Fix CRT shader: rewrite to NV12, remove scale_opencl format conversions

scale_opencl does not support rgba output in this jellyfin-ffmpeg build. Rewrite the OpenCL kernel to accept and emit NV12 planes directly (src_y, src_uv, dst_y, dst_uv) doing YCbCr↔RGB conversion internally. Remove the scale_opencl=format=rgba and scale_opencl=format=nv12 wrappers from GetCrtShaderOclFilters — program_opencl alone is enough. VAAPI decoder path: hwdownload+hwupload to QSV (safe; program_opencl creates new output frames without a VAAPI reverse link). Co-Authored-By: Claude Sonnet 4.6 <noreply@anthropic.com>
2026-02-26 01:19:55 +01:00
parent 26668426d4
commit 1325603fd0
2 changed files with 111 additions and 76 deletions
--- a/Jellyfin.Server/Resources/Shaders/crt_lottes.cl
+++ b/Jellyfin.Server/Resources/Shaders/crt_lottes.cl
@@ -8,8 +8,12 @@
 // Permission to use, copy, modify, and/or distribute this software for any
 // purpose with or without fee is hereby granted, provided that the above
 // copyright notice and this permission notice appear in all copies.
+//
+// Input/output: NV12 (Y plane + interleaved CbCr plane).
+// Kernel signature: (src_y, src_uv, dst_y, dst_uv)
+// FFmpeg program_opencl passes one image2d_t per plane in plane order.

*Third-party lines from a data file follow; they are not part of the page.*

[src/rtl/store_checker_pkg.sv]
// ============================================================================
// store_checker_pkg
// Shared FSM states, cause codes and expected-store entry for store_checker.
// Revision: 1.0
// ============================================================================
`default_nettype none

package store_checker_pkg;

  typedef enum logic [1:0] {
    ST_RUN  = 2'd0,
    ST_PASS = 2'd1,
    ST_FAIL = 2'd2
  } state_t;

  localparam logic [1:0] CAUSE_NONE       = 2'd0;
  localparam logic [1:0] CAUSE_MISMATCH   = 2'd1;
  localparam logic [1:0] CAUSE_UNEXPECTED = 2'd2;
  localparam logic [1:0] CAUSE_TIMEOUT    = 2'd3;

  typedef struct packed {
    logic [31:0] adr;
    logic [31:0] data;
    logic        last;
  } entry_t;

endpackage

`default_nettype wire

[src/rtl/store_exp_fifo.sv]
// ============================================================================
// store_exp_fifo
// Synchronous FIFO of expected stores; pointers carry an extra wrap bit.
// Revision: 1.0
// ============================================================================
`default_nettype none

module store_exp_fifo
  import store_checker_pkg::*;
#(
  parameter int unsigned DEPTH = 8
) (
  input  logic   clk,
  input  logic   reset,
  input  logic   push,
  input  entry_t push_entry,
  input  logic   pop,
  output entry_t head,
  output logic   full,
  output logic   empty
);

  localparam int unsigned c_aw = $clog2(DEPTH);

  entry_t          r_mem [DEPTH];
  logic [c_aw:0]   r_wp;
  logic [c_aw:0]   r_rp;
  logic            w_push;
  logic            w_pop;

  assign w_push = push && !full;
  assign w_pop  = pop && !empty;

  // Equal index with differing wrap bit means the writer is a full lap ahead.
  assign empty = (r_wp == r_rp);
  assign full  = (r_wp[c_aw] != r_rp[c_aw]) && (r_wp[c_aw-1:0] == r_rp[c_aw-1:0]);
  assign head  = r_mem[r_rp[c_aw-1:0]];

  always_ff @(posedge clk) begin
    if (reset) begin
      r_wp <= '0;
      r_rp <= '0;
    end else begin
      if (w_push) r_wp <= r_wp + (c_aw+1)'(1);
      if (w_pop)  r_rp <= r_rp + (c_aw+1)'(1);
    end
  end

  always_ff @(posedge clk) begin
    if (w_push) r_mem[r_wp[c_aw-1:0]] <= push_entry;
  end

endmodule

`default_nettype wire

[config.mk]
export PLATFORM = sky130hd
export DESIGN_NAME = store_exp_fifo
export DESIGN_NICKNAME = d
export VERILOG_FILES = /design/src/rtl/store_checker_pkg.sv /design/src/rtl/store_exp_fifo.sv
export SDC_FILE = /design/constraint.sdc
export NUM_CORES = 1
export LEC_CHECK = 0
export CAP_MARGIN = 25
export CORE_UTILIZATION = 51
export CTS_BUF_LIST = sky130_fd_sc_hd__clkbuf_4
export CTS_CLUSTER_DIAMETER = 150
export DETAILED_ROUTE_END_ITERATION = 8
export PLACE_DENSITY = 0.73
export SETUP_SLACK_MARGIN = 0.2
export SLEW_MARGIN = 40
export SYNTH_ARGS = -nofsm -noshare
export SYNTH_HDL_FRONTEND = slang
export SYNTH_SLANG_ARGS = --single-unit
[constraint.sdc]
create_clock -name clk -period 20.7 [get_ports clk]
set_input_delay 3.105 -clock clk [delete_from_list [all_inputs] [get_ports clk]]
set_output_delay 3.105 -clock clk [all_outputs]
set_load 0.005 [all_outputs]
==> flow_metrics.env, run 1 <==
export IMPL_syn_num_nets=906
export IMPL_drc_errors=0
export IMPL_endpoint="head[46]"
export IMPL_end_kind="output port"
export IMPL_first_iter_violations=659
export IMPL_synth_area_um2=20300
export IMPL_whs_ns=0.588
export IMPL_synth_main_ff_cell="edfxtp_1"
export IMPL_relSlewSlack=0.469
export IMPL_syn_avg_cell_area_um2=24.3
export IMPL_cts_resized=0
export IMPL_power_frac_seq=0.517
export IMPL_dieArea_um2=40600
export IMPL_core_area_um2=38900
export IMPL_fin_nets=1157
export IMPL_place_hpwl_um=20100
export IMPL_final_setup_tns_ns=0
export IMPL_finalSetupViolCount=0
export IMPL_final_common_cell="edfxtp_1"
export IMPL_initial_core_util=0.521
export IMPL_switching_share=0.221
export IMPL_antenna_found_initial=4
export IMPL_grtUsageTotal=0.199
export IMPL_vdd_drop_max_mv=0.0384
export IMPL_clkSinkCount=531
export IMPL_numPortBuffers=135
export IMPL_layout_common_cells="edfxtp_1, clkbuf_4, clkdlybuf4s50_1"
export IMPL_critPathKind="flop to output port"
export IMPL_vias=9393
export IMPL_grt_pass1_vias=10500
export IMPL_min_period_ns=6.68
export IMPL_overflow=0
export IMPL_maxClockFrequency_mhz=150
export IMPL_r2r_slack_ns=17.67
export IMPL_finalClockSkew_ns=0.0523
export IMPL_status="complete, no violations"
export IMPL_drt_total_wl_um=38700
export IMPL_period_share=0.323
export IMPL_cts_buffers=134
export IMPL_worst_slew_pin_slew_ns=0.790
export IMPL_maxCapViolCount=0
export IMPL_synth_edff_count=520
export IMPL_viasPerCell=5.55
export IMPL_async_flop_share=0
export IMPL_path_max_fanout=44
export IMPL_r2r_start="r_wp[1]"
export IMPL_postRouteAntennaNets=0
export IMPL_p_sw_uw=523
export IMPL_clk_pin_slew_worst_paths_ns=0.06
export IMPL_syn2layout_area_growth_pct=18.2
export IMPL_finalWeightedCongestion=0.718
export IMPL_seq_area_frac_synth=0.781
export IMPL_clockBufferDepth=3
export IMPL_final_max_slew_viol_count=0
export IMPL_r2r_end="r_mem[5][5]"
export IMPL_p_leak_nw=7.59
export IMPL_htree_levels=4
export IMPL_hold_path_class="flop to flop"
export IMPL_clk_latency_ns=0.80
export IMPL_worstPathRequired_ns=17.59
export IMPL_reg2reg_depth=6
export IMPL_die_h_um=201
export IMPL_placed_cell_area_um2=22300
export IMPL_fp_dieW_um=201
export IMPL_wl_per_cell_um=22.9
export IMPL_power_share_clock=0.359
export IMPL_final_area_um2=24000
export IMPL_internal_power_mw=1.84
export IMPL_ys_ff_latch=531
export IMPL_num_rows=72
export IMPL_cts_tree="built"
export IMPL_clockRootBuffer="clkbuf_4"
export IMPL_num_io_pins=136
export IMPL_grt_pass1_wl_um=59300
export IMPL_power_density_nw_per_um2=98.7
export IMPL_p_comb_frac=0.124
export IMPL_start_kind="flop"
export IMPL_hold_violations=0
export IMPL_synthCells=835
export IMPL_firstDrtPassIters=5
export IMPL_rsz0062_at_grt="false"
export IMPL_drive_gt1_frac=0.379
export IMPL_synth_cell_types=32
export IMPL_cp_arrival_ns=3.57
export IMPL_post_cts_setup_buffers=0
export IMPL_cts_hold_buf=0
export IMPL_grt_max_degree=74
export IMPL_yosysWarnings=0
-- worst max-delay path, stage by stage, from the launching register on --
cell and delay, ns:
dfxtp_4 0.53, buf_12 0.27, buf_6 0.54, mux4_2 0.59, mux2_2 0.28, clkdlybuf4s50_1 0.50
-- registers in the layout, indices dropped and copies added (netlist names), named ones only --
signal	cells
r_mem	520
r_wp	4
r_rp	4
-- final cells by class --
class                           instances  area, um2
Sequential cell                       531      15800
Fill cell                            2717      14900
Multi-Input combinational cell        261       4230
Timing Repair Buffer                  158       1590
Clock buffer                          191       1430
Tap cell                              518        648
Clock inverter                         29        211
Antenna cell                            4       10.0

-// ── Parameters (override via build_opts, e.g. -DSHADOW_MASK=2) ───────────────
+// ── Parameters ────────────────────────────────────────────────────────────────
 #ifndef HARD_SCAN
 #define HARD_SCAN       (-8.0f)
 #endif
@@ -61,27 +65,29 @@ static float3 delinearize_rgb(float3 c)
    return c;
 }

-// ── Texture helper ────────────────────────────────────────────────────────────
+// ── NV12 fetch helper ─────────────────────────────────────────────────────────
+// Reads Y + CbCr from NV12 planes and returns linearised RGB.
+// Both planes use the same normalised coordinates [0,1]; the UV plane is
+// half-resolution but the sampler maps the same normalised position to the
+// corresponding chroma sample automatically.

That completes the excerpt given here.